About
Hailing from the border town of Victoria Falls in the Chinotimba township, Mokoomba is leading the way for an emerging younger generation of musicians rebuilding the Zimbabwean music scene, a scene decimated by the AIDS epidemic that swept Africa. Also striking is their outsider status: these young musicians do not belong to Zimbabwe's majority Shona ethnic group or to the country's largest minority, Ndebele. They instead are from an assortment of smaller tribes: Tonga, Luvale, and Nyanja.

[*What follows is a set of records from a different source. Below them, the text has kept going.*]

### src/rtl/tape_out_decoder.sv
// rtl/tape_out_decoder.sv - Oric fast-format tape_out bitstream to byte FIFO decoder.
// Period-classifies rising edges into 1/0/gap symbols, frames start/8 data/parity/stop bytes.
module tape_out_decoder #(
   parameter int CLK_HZ     = 24000000,
   parameter int FIFO_AW    = 4,
   parameter int T_MIN_US   = 150,
   parameter int T_SPLIT_US = 312,
   parameter int T_GAP_US   = 600
) (
   input  logic               clk_sys,
   input  logic               reset_n,
   input  logic               enable,
   input  logic               tape_out,
   input  logic               clear,
   input  logic               fifo_rd,
   output logic [7:0]         fifo_dout,
   output logic               fifo_empty,
   output logic [FIFO_AW:0]   fifo_count,
   output logic [15:0]        byte_cnt,
   output logic               parity_err,
   output logic               overflow,
   output logic               active
);

   localparam int DIV   = CLK_HZ / 1000000;
   localparam int PW    = $clog2(DIV + 1);
   localparam int CW    = $clog2(T_GAP_US + 1);
   localparam int DEPTH = 1 << FIFO_AW;

   typedef enum logic [1:0] {IDLE, DATA, PAR, STOP} state_t;

   logic [2:0]         sync;
   logic [PW-1:0]      pre;
   logic [CW-1:0]      per;
   logic               rise, tick, accept;
   logic               sym_vld, sym_val, gap_vld;
   state_t             state, state_n;
   logic [7:0]         shreg, shreg_n;
   logic [2:0]         idx, idx_n;
   logic               par_bit, par_n, commit, parity_ok;
   logic [FIFO_AW:0]   wr_ptr, rd_ptr;
   logic [7:0]         mem [DEPTH];
   logic               pop, push, full;

   // sync[1:0] is the synchroniser, sync[2] the previous synchronised level
   assign rise   = sync[1] & ~sync[2];
   assign tick   = (pre == PW'(DIV - 1));
   assign accept = rise && (per >= CW'(T_MIN_US));

   always_ff @(posedge clk_sys or negedge reset_n) begin
      if (!reset_n) begin
         sync    <= '0;
         pre     <= '0;
         per     <= '0;
         sym_vld <= 1'b0;
         sym_val <= 1'b0;
         gap_vld <= 1'b0;
      end else begin
         sync    <= {sync[1:0], tape_out};
         sym_vld <= accept && (per < CW'(T_GAP_US));
         sym_val <= per < CW'(T_SPLIT_US);
         // edge on a saturated count, or the count just reaching saturation
         gap_vld <= (accept && (per >= CW'(T_GAP_US))) ||
                    (!accept && tick && (per == CW'(T_GAP_US - 1)));
         if (accept) begin
            pre <= '0;
            per <= '0;
         end else begin
            pre <= tick ? '0 : pre + PW'(1);
            if (tick && (per != CW'(T_GAP_US)))
               per <= per + CW'(1);
         end
      end
   end

   always_ff @(posedge clk_sys or negedge reset_n) begin
      if (!reset_n) begin
         state   <= IDLE;
         shreg   <= '0;
         idx     <= '0;
         par_bit <= 1'b0;
      end else begin
         state   <= state_n;
         shreg   <= shreg_n;
         idx     <= idx_n;
         par_bit <= par_n;
      end
   end

   always_comb begin
      state_n = state;
      shreg_n = shreg;
      idx_n   = idx;
      par_n   = par_bit;
      commit  = 1'b0;
      if (!enable || gap_vld) begin
         state_n = IDLE;
      end else if (sym_vld) begin
         case (state)
            IDLE: if (!sym_val) begin
               state_n = DATA;
               idx_n   = '0;
            end
            DATA: begin
               shreg_n = {sym_val, shreg[7:1]};
               idx_n   = idx + 3'd1;
               if (idx == 3'd7)
                  state_n = PAR;
            end
            PAR: begin
               par_n   = sym_val;
               state_n = STOP;
            end
            STOP: begin
               commit  = sym_val;
               state_n = IDLE;
            end
            default: state_n = IDLE;
         endcase
      end
   end

   assign active     = (state != IDLE);
   assign parity_ok  = ^{shreg, par_bit};
   assign fifo_count = wr_ptr - rd_ptr;
   assign fifo_empty = (wr_ptr == rd_ptr);
   assign full       = (fifo_count == (FIFO_AW + 1)'(DEPTH));
   assign pop        = fifo_rd && !fifo_empty;
   // a same-cycle pop frees the slot, so a full FIFO still accepts the byte
   assign push       = commit && (!full || pop);
   assign fifo_dout  = fifo_empty ? 8'h00 : mem[rd_ptr[FIFO_AW-1:0]];

   always_ff @(posedge clk_sys or negedge reset_n) begin
      if (!reset_n) begin
         wr_ptr     <= '0;
         rd_ptr     <= '0;
         byte_cnt   <= '0;
         parity_err <= 1'b0;
         overflow   <= 1'b0;
      end else if (clear) begin
         wr_ptr     <= '0;
         rd_ptr     <= '0;
         byte_cnt   <= '0;
         parity_err <= 1'b0;
         overflow   <= 1'b0;
      end else begin
         if (pop)
            rd_ptr <= rd_ptr + 1'b1;
         if (push)
            wr_ptr <= wr_ptr + 1'b1;
         if (commit) begin
            byte_cnt <= byte_cnt + 16'd1;
            if (!parity_ok)
               parity_err <= 1'b1;
            if (!push)
               overflow <= 1'b1;
         end
      end
   end

   always_ff @(posedge clk_sys) begin
      if (push && !clear)
         mem[wr_ptr[FIFO_AW-1:0]] <= shreg;
   end

endmodule

### config.mk
export PLATFORM = sky130hd
export DESIGN_NAME = tape_out_decoder
export DESIGN_NICKNAME = d
export VERILOG_FILES = /design/src/rtl/tape_out_decoder.sv
export SDC_FILE = /design/constraint.sdc
export NUM_CORES = 1
export LEC_CHECK = 0
export BUFFER_PORTS_ARGS = -buffer_cell sky130_fd_sc_hd__buf_2
export CAP_MARGIN = 20
export CORE_MARGIN = 4
export CORE_UTILIZATION = 45
export CTS_CLUSTER_SIZE = 40
export DETAILED_ROUTE_END_ITERATION = 7
export GPL_TIMING_DRIVEN = 0
export PLACE_DENSITY_LB_ADDON = 0.1
export SKIP_CTS_REPAIR_TIMING = 1
export SLEW_MARGIN = 15
export SYNTH_ARGS = -nofsm -noshare
export SYNTH_HDL_FRONTEND = slang
export SYNTH_SLANG_ARGS = --single-unit
### constraint.sdc
create_clock -name clk_sys -period 4.7 [get_ports clk_sys]
set_input_delay 0.47 -clock clk_sys [delete_from_list [all_inputs] [get_ports clk_sys]]
set_output_delay 0.47 -clock clk_sys [all_outputs]
set_load 0.1 [all_outputs]
# After elaboration in Yosys (flattened, before gate mapping)
# Memory sizes are Yosys's and may differ from the RTL's.
# Index checks and enable logic that the tools add are counted.
[totals]
elab_cells = 105
ram_bits = 128
ff_bits = 63
memories = 1
[mem_list]
columns = ["memory", "words", "word_bits", "read_ports", "rd_clocked_by_memory_dff", "write_ports", "line", "rtl"]
rows = [
  ["mem", 16, 8, 1, 0, 1, "42", "logic [7:0] mem [DEPTH];"],
]
[classes]
mux = 29
eq_ne = 14
bitwise_logic = 3
order_cmp = 4
addsub = 7
n_reduce_logical = 32
[op_table]
columns = ["operator", "count"]
rows = [
  ["$mux W16", 2],
  ["$mux W5", 6],
  ["$mux W10", 2],
  ["$add A16 B1 Y16 const B", 1],
  ["$add A5 B1 Y5 const B", 3],
  ["$reduce_bool A2 Y1", 7],
  ["$mux W1", 11],
  ["$add A10 B1 Y10 const B", 1],
  ["$eq A10 B10 Y1 const B", 1],
  ["$eq A5 B5 Y1 const B", 2],
  ["$ge A10 B10 Y1 const B", 1],
  ["$ge A10 B8 Y1 const B", 1],
  ["$lt A10 B10 Y1 const B", 1],
  ["$lt A10 B9 Y1 const B", 1],
  ["$ne A10 B10 Y1 const B", 1],
  ["$logic_and A1 B1 Y1", 9],
  ["$reduce_and A3 Y1", 3],
  ["$reduce_xor A9 Y1", 1],
  ["$mux W2", 4],
  ["$mux W8", 1],
  ["$pmux W2 S4", 1],
  ["$ne A2 B2 Y1 const B", 3],
  ["$ne A3 B3 Y1 const B", 2],
  ["$pmux W3 S2", 1],
  ["14 further kinds", 23],
]

# Depth between registers and ports, before layout
# Gate-level depths: netlist of run 1.
[depth]
word_depth = 8
ltp_mapped = 11
ltp_nobuf = 9

# Worst setup path before layout of run 1
# OpenSTA, ideal clock, no wires.
[synth_timing]
path_kind = "register to output"
from = "register rd_ptr[1]"
to = "output port fifo_dout[0]"
path_stages_with_launch = 8
n_path_buf = 2
arrival_ps = 4038
setup_slack_ps = 192
cell_sequence = "dfrtp_1 clkbuf_1 clkbuf_1 inv_1 ha_1 nand4_1 nor2_1 nor2b_1"
[synth_between]
elab_chain_len = 2
[synth_rtl]
columns = ["element", "line", "rtl"]
rows = [
  ["from (decl)", "41", "logic [FIFO_AW:0] wr_ptr, rd_ptr;"],
  ["from (signal assigned)", "148", "rd_ptr <= rd_ptr + 1'b1;"],
  ["$eq A5 B5 Y1", "126", "assign fifo_empty = (wr_ptr == rd_ptr);"],
  ["named net fifo_empty", "17", "output logic fifo_empty,"],
  ["$mux W8", "131", "assign fifo_dout = fifo_empty ? 8'h00 : mem[rd_ptr[FIFO_AW-1:0]];"],
  ["to (decl)", "16", "output logic [7:0] fifo_dout,"],
]
# The timed path passes the listed nets, and every way through them passes these cells.

# Final worst setup path of run 1
[layout_timing]
from = "register rd_ptr[1]"
to = "output port fifo_empty"
[layout_between]
elab_chain_len = 1
[layout_rtl]
columns = ["element", "line"]
rows = [
  ["$eq A5 B5 Y1", "126"],
  ["to (decl)", "17"],
]
# No other way between the ends.

==> metrics.csv, run 1 <==
metric,value,unit
status,"complete, no violations",
yosysSeqAreaShare,65.4,%
routed_wl,16400,µm
syn_area,8290,µm²
path_class,flip-flop to primary output,
fin_hold_ws,103,ps
clk_pin_slew,80,ps
crit_chain,clkbuf_1 -> clkbuf_1 -> inv_1 -> ha_1 -> nand4_1 -> nor2_1 -> buf_2,
rows,49,
grt_use_total,17.1,%
worstSetupStartpointType,flip-flop,
synth_ff_type,edfxtp_1,
diodes,0,
worstPathArrival,3690,ps
gr-total-overflow,0,
dp.cells,790,
gp_congestion,0.781,
instances_no_fill,822,
hp-class,input port to asynchronous set/reset pin,
rsz0062_at_grt,false,
root_buffer,clkbuf_16,
reg2reg_setup_slack,770,ps
port_buffers,38,
cts_sinks,191,
period_needed,4160,ps
antenna_found_initial,0,
ir_worst_vdd,0.267,mV
syn2layout_area_growth,13.0,%
clock.fmax,0.240,GHz
async_flop_share,33.0,%
total_power,3.26,mW
drt-vias-per-instance,5.49,
dp_hpwl,10900,µm
cts_inserted_buffers,17,
worstPathRequired,4230,ps
critical_path.max_fanout,10,
drv_slew,0,
hold_viol_final,0,
die_h,144,µm
drv_cap,0,
avgSynthCellArea,15.9,µm²
die_w,144,µm
grt_pass1_vias,4745,
final_antenna_net_count,0,
tns,0,ps
drc,0,
yosys_register_bits,191,
max_slew_margin,35.3,%
grt_max_degree,64,
clkLatencyLatePin,430,ps
drive_above_1_share,23.1,%
num_vias,4512,
fin_skew,13.3,ps
clockBufferDepth,2,
grt_pass1_wl,26400,µm
worst_pin_slew,967,ps
dieArea,20700,µm²
cts_tree,done,
synth_nets,549,
slowest_stage,nor2_1,
wire_per_inst,19.9,µm
h-tree-depth,4,
yosysWarnings,0,
crit_path_end_kind,primary output,
syn_inst,523,
finalSetupViolCount,0,
yosysUniqueCellTypes,49,
p_per_area,348,nW/µm²
post-route-period-util,88.5,%
leakagePower,3.94,nW
first_iter_violations,172,
crit_path_frequent_cell,clkbuf_1,
core_region_area,18000,µm²
io_pins,39,
slowest_delay,760,ps
start_util,46.0,%
nets,606,
synth-edff-count,128,
dr.pass1.iters,4,
[cells in the final DEF, fill, tap and decap left out, types with 4 or more instances in the layout]
| master | count |
|---|---|
| and3_1 | 9 |
| nand4_1 | 10 |
| inv_6 | 4 |
| or3_1 | 5 |
| mux4_2 | 40 |
| ha_1 | 19 |
| nand2_1 | 17 |
| nor2b_1 | 12 |
| nand3_1 | 14 |
| clkbuf_16 | 17 |
| mux2_2 | 9 |
| nor3_1 | 4 |
| and4_1 | 10 |
| nor2_1 | 38 |
| xnor2_1 | 16 |
| dfrtp_1 | 63 |
| o21ai_0 | 13 |
| edfxtp_1 | 128 |
| inv_1 | 17 |
| a21oi_1 | 15 |
| xor2_1 | 19 |
| buf_2 | 44 |
| clkbuf_1 | 12 |
| and4b_1 | 8 |
[routing by layer]
layer	part of all wire (%)	GRT usage [%]	routed length [µm]
met1	47	23.7	7690
met3	2.4	3.16	400
met5	0	0	0
met4	0.73	4.46	120
met2	50	28.3	8160
[worst max-delay path, delay by kind of cell (launching register included)]
kind	cells	cell delay [ps]
fa+ha+maj	1	320
flops	1	410
buf+inv	4	1620
simple gates	2	900
[final cells by class]
type / count / area, µm²
plain buffers: 21 / 96.3
clock inverters: 15 / 176
repair buffers: 38 / 193
inverters: 18 / 67.6
well taps: 229 / 287
fillers: 1544 / 8650
clock buffers: 17 / 425
multi-input cells: 293 / 2710
flip-flops and latches: 191 / 5420
[where the power goes]
group / total (mW) / leakage, nW / internal, mW / switching (mW)
Sequential: 1.78 / 2.33 / 1.78 / 0.000418
Clock: 1.46 / 0.297 / 0.804 / 0.657
Combinational: 0.0194 / 1.31 / 0.00270 / 0.0167
[Yosys cell counts, types with 2 or more instances]
library cell    n  area share (%)
edfxtp_1      128              46
dfrtp_1        63              19
mux4_2         40              11
nor2_1         38             1.7
ha_1           19             2.9
xor2_1         19             2.0
inv_1          17            0.77
nand2_1        17            0.77
xnor2_1        16             1.7
a21oi_1        15            0.91
nand3_1        14            0.85
o21ai_0        13            0.78
clkbuf_1       12            0.54
nor2b_1        12            0.91
and4_1         10             1.1
nand4_1        10            0.75
and3_1          9            0.68
mux2_2          9             1.2
and4b_1         8            0.97
buf_2           7            0.42
or3_1           5            0.38
nor3_1          4            0.24
a211oi_1        3            0.27
and2_1          3            0.23
mux2i_1         3            0.36
a21boi_0        2            0.18
nand2b_1        2            0.15
nor4b_4         2            0.57
o31ai_1         2            0.18
or3_2           2            0.18
[through the flow]
| stage | utilization, % | instance area, µm² | setup WS, ps |
|---|---|---|---|
| floorplan | - | 8290 | 192 |
| global placement | 48.6 | 8770 | 806 |
| detailed placement | 48.7 | 8770 | 765 |
| CTS | 52.0 | 9370 | 452 |
| global route | 52.0 | 9370 | 305 |
| finish | 52.0 | 9370 | 538 |
[flip-flops by register name, indices dropped and copies added (netlist names), 2 cells and up]
| signal | count |
|---|---|
| state | 2 |
| mem | 128 |
| sync | 3 |
| per | 10 |
| shreg | 8 |
| wr_ptr | 5 |
| idx | 3 |
| rd_ptr | 5 |
| byte_cnt | 16 |
| pre | 5 |
[worst paths after layout]
check	to	cells past startpoint	startpoint
min reg2reg	sync[1]$_DFF_PN0_	0	sync[0]$_DFF_PN0_
max	fifo_empty	7	rd_ptr[1]$_DFFE_PN0P_
max in group asynchronous	gap_vld$_DFF_PN0_	1	reset_n
max reg2reg	mem[7][4]$_DFFE_PP_	11	rd_ptr[1]$_DFFE_PN0P_
min	rd_ptr[1]$_DFFE_PN0P_	1	reset_n
min in group clk_sys	sync[0]$_DFF_PN0_	1	tape_out
[cell families (layout without fill, tap and decap cells)]
| family | after synthesis | after routing | share of synthesized area [%] |
|---|---|---|---|
| flip-flops | 191 | 191 | 65.4 |
| AND/OR/NAND/NOR | 145 | 145 | 10.4 |
| multiplexers | 52 | 52 | 12.4 |
| AO/OA/AOI/OAI | 40 | 40 | 2.81 |
| buffers and inverters | 39 | 109 | 1.98 |
| XOR/XNOR | 36 | 36 | 3.89 |
| adder cells (fa/ha/maj) | 20 | 20 | 3.11 |
(Power assumes the default switching activity.)
==> run 2: changes to the inputs <==
Settings changed: BUFFER_PORTS_ARGS -buffer_cell sky130_fd_sc_hd__buf_2 to -buffer_cell sky130_fd_sc_hd__clkbuf_2, CORE_UTILIZATION 45 to 50, GPL_TIMING_DRIVEN 0 to not set.
==> run 2 against run 1 <==
Effect of this change: sequential share of layout area rose by 0.73 points; setup slack improved by 590 ps; hold slack improved by 53 ps; critical path type unchanged; global-route usage rose by 2.9 points; clock power fell by 5%; die area fell by 9.5%; clock skew fell by 5.7 ps; sequential cell count did not move.
==> metrics.csv, run 2 (same netlist as run 1, synthesis figures left out) <==
metric,value,unit,change
dieArea,18700,µm²,-9.5%
wire_per_inst,22.0,µm,+11%
critical_path.max_fanout,19,,+9
clk_pin_slew,60,ps,-20 ps
dp_hpwl,11500,µm,+5.6%
nets,589,,-2.8%
diodes,0,,unchanged
drv_cap,0,,unchanged
hold_viol_final,0,,unchanged
final_antenna_net_count,0,,unchanged
start_util,51.6,%,+5.6 points
antenna_found_initial,0,,unchanged
top_usage_layer,met2,,
dp.cells,760,,-3.8%
grt_use_total,20.0,%,+2.9 points
instances_no_fill,792,,-3.6%
use_met1,26.6,%,+2.9 points
drt-vias-per-instance,5.73,,+4.4%
cts_inserted_buffers,17,,unchanged
tns,0,ps,unchanged
fin_hold_ws,157,ps,+53.3 ps
num_vias,4538,,+0.58%
post-route-period-util,76.1,%,-12 points
ir_worst_vdd,0.280,mV,+4.7%
largest_register_ffs,128,,unchanged
clockBufferDepth,2,,unchanged
hp-class,input port to flip-flop,,
fill_cells,1261,,-18%
clock.fmax,0.280,GHz,+16%
fin_skew,7.58,ps,-5.74 ps
drc,0,,unchanged
cts_tree,done,,
io_pins,39,,unchanged
layout_commonest_cell,edfxtp_1,,
die_w,137,µm,-4.8%
grtUsageMet3,4.49,%,+1.3 points
grt_pass1_vias,4729,,-0.34%
drv_slew,0,,unchanged
path_class,flip-flop to primary output,,
root_buffer,clkbuf_16,,
status,"complete, no violations",,
die_h,137,µm,-4.8%
drive_above_1_share,22.6,%,-0.53 points
final_cell_mix,"128 x edfxtp_1, 62 x dfrtp_1, 40 x mux4_2",,
first_iter_violations,266,,+55%
rsz0062_at_grt,false,,
reg2reg_setup_slack,1380,ps,+610 ps
worst_pin_slew,854,ps,-113 ps
core_region_area,16100,µm²,-11%
gr-total-overflow,0,,unchanged
syn2layout_area_growth,11.6,%,
finalSetupViolCount,0,,unchanged
worstPathRequired,4230,ps,about the same
grt_pass1_wl,27300,µm,+3.1%
use_met2,33.2,%,+5.0 points
clkLatencyLatePin,420,ps,about the same
h-tree-depth,4,,unchanged
cts_sinks,191,,unchanged
routed_wl,17500,µm,+6.6%
p_per_area,343,nW/µm²,-1.2%
max_slew_margin,43.1,%,+7.8 points
rows,46,,-6.1%
grt_max_degree,64,,unchanged
worstSetupStartpointType,flip-flop,,
gp_congestion,0.870,,+11%
period_needed,3580,ps,-586 ps
crit_path_end_kind,primary output,,
worstPathArrival,3110,ps,-580 ps
port_buffers,38,,unchanged
leakagePower,3.83,nW,-2.7%
dr.pass1.iters,5,,+1
run 2: changes by cell type in the layout (fill, tap and decap cells not counted), moves of 2 or more:
| cell | previous run | this run |
|---|---|---|
| clkinvlp_4 | 1 | 5 |
| buf_4 | 1 | 4 |
| inv_6 | 4 | 2 |
| clkbuf_2 | 1 | 37 |
| inv_8 | 3 | 0 |
| clkinv_1 | 0 | 2 |
| buf_2 | 44 | 1 |
| clkbuf_1 | 12 | 1 |
run 2: layout make-up:
cell class / count / area, µm² / share of cell area, %
Tap cell: 216 / 270 / 2.92
Sequential cell: 191 / 5420 / 58.6
Inverter: 18 / 67.6 / 0.730
Timing Repair Buffer: 42 / 220 / 2.38
Multi-Input combinational cell: 293 / 2710 / 29.2
Clock buffer: 18 / 429 / 4.64
Clock inverter: 14 / 141 / 1.53
run 2: path summary, 6_finish.rpt:
check                                      start                      end  depth (start not counted)
min in group asynchronous                reset_n  byte_cnt[8]$_DFFE_PN0P_                          2
max in group asynchronous                reset_n    rd_ptr[0]$_DFFE_PN0P_                          2
setup / recovery           rd_ptr[1]$_DFFE_PN0P_             fifo_dout[4]                          5
hold reg to reg                sync[0]$_DFF_PN0_        sync[1]$_DFF_PN0_                          0
hold / removal                          tape_out        sync[0]$_DFF_PN0_                          1
setup reg to reg           rd_ptr[1]$_DFFE_PN0P_      mem[1][4]$_DFFE_PP_                          9
run 2: per-stage QoR:
step                total power [mW]  setup WS (ps)  util (%)  instance area (µm²)
floorplan                       1.82            192         -                 8290
global placement                1.83           1520      54.1                 8690
detailed placement              1.83           1400      54.1                 8690
CTS                             3.21           1090      57.7                 9260
global route                    3.29            944      57.7                 9260
finish                          3.18           1120      57.7                 9260
run 2: power by group:
part	internal, mW	switching [mW]
clock network	0.781	0.599
logic	0.00248	0.0167
registers	1.78	0.000405
run 2: metal layers:
| layer | vias to the layer above | routed length [µm] |
|---|---|---|
| met5 | - | 0 |
| met4 | 0 | 259 |
| met3 | 22 | 912 |
| met2 | 132 | 8980 |
| met1 | 2313 | 7300 |
| li1 | 2071 | - |
run 2: critical path, cell delays in order (launching register included):
cell and delay [ps]:
dfrtp_1 860, buf_4 400, mux4_2 350, mux4_2 470, nor2b_1 170, clkbuf_2 420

Coming from a bustling tourist border town gave the group the freedom to create their own sound, combining favorite parts of their own Tonga music and culture with sounds from all over the world, including Congolese rumba and soukous, and the funk and hip hop they heard on the radio. They echo such legends as Oliver Mtukudzi and Thomas Mapfumo by creating a new facet of Zimbabwean music. While Mutukudzi and Mapfumo are known for their political and social messaging, Mokoomba chooses to stay out of politics but continues to highlight social issues affecting Zimbabwe.
The members of Mokoomba met in school, their budding musicianship nurtured by a local musician, Alfred Mjimba, "[He] encouraged us to stay focused and never forsake our cultures just to be famous ... and to stay together as a team," says bassist Abundance Mutori.
Mutori, drummer Ndaba Coster Moyo, keyboardist Donald Moyo and percussionist Miti Mugande provide the polyrhythms that make the music so infectious. Trustworth Samende brings a graceful virtuosity to the lilting guitar arpeggios. Lead singer Mathias Muzaza, the son of a refugee from Angola's civil war and an example of the displaced populations of Southern Africa, lends his tenor-at times clear and sparkling and at others, gravelly-to the lyrics.
"As young people who have grown up in Africa at this present moment," says Mutori, "we are trying to bring across a message to other young people that they shouldn't be running away from the roots of our traditional culture."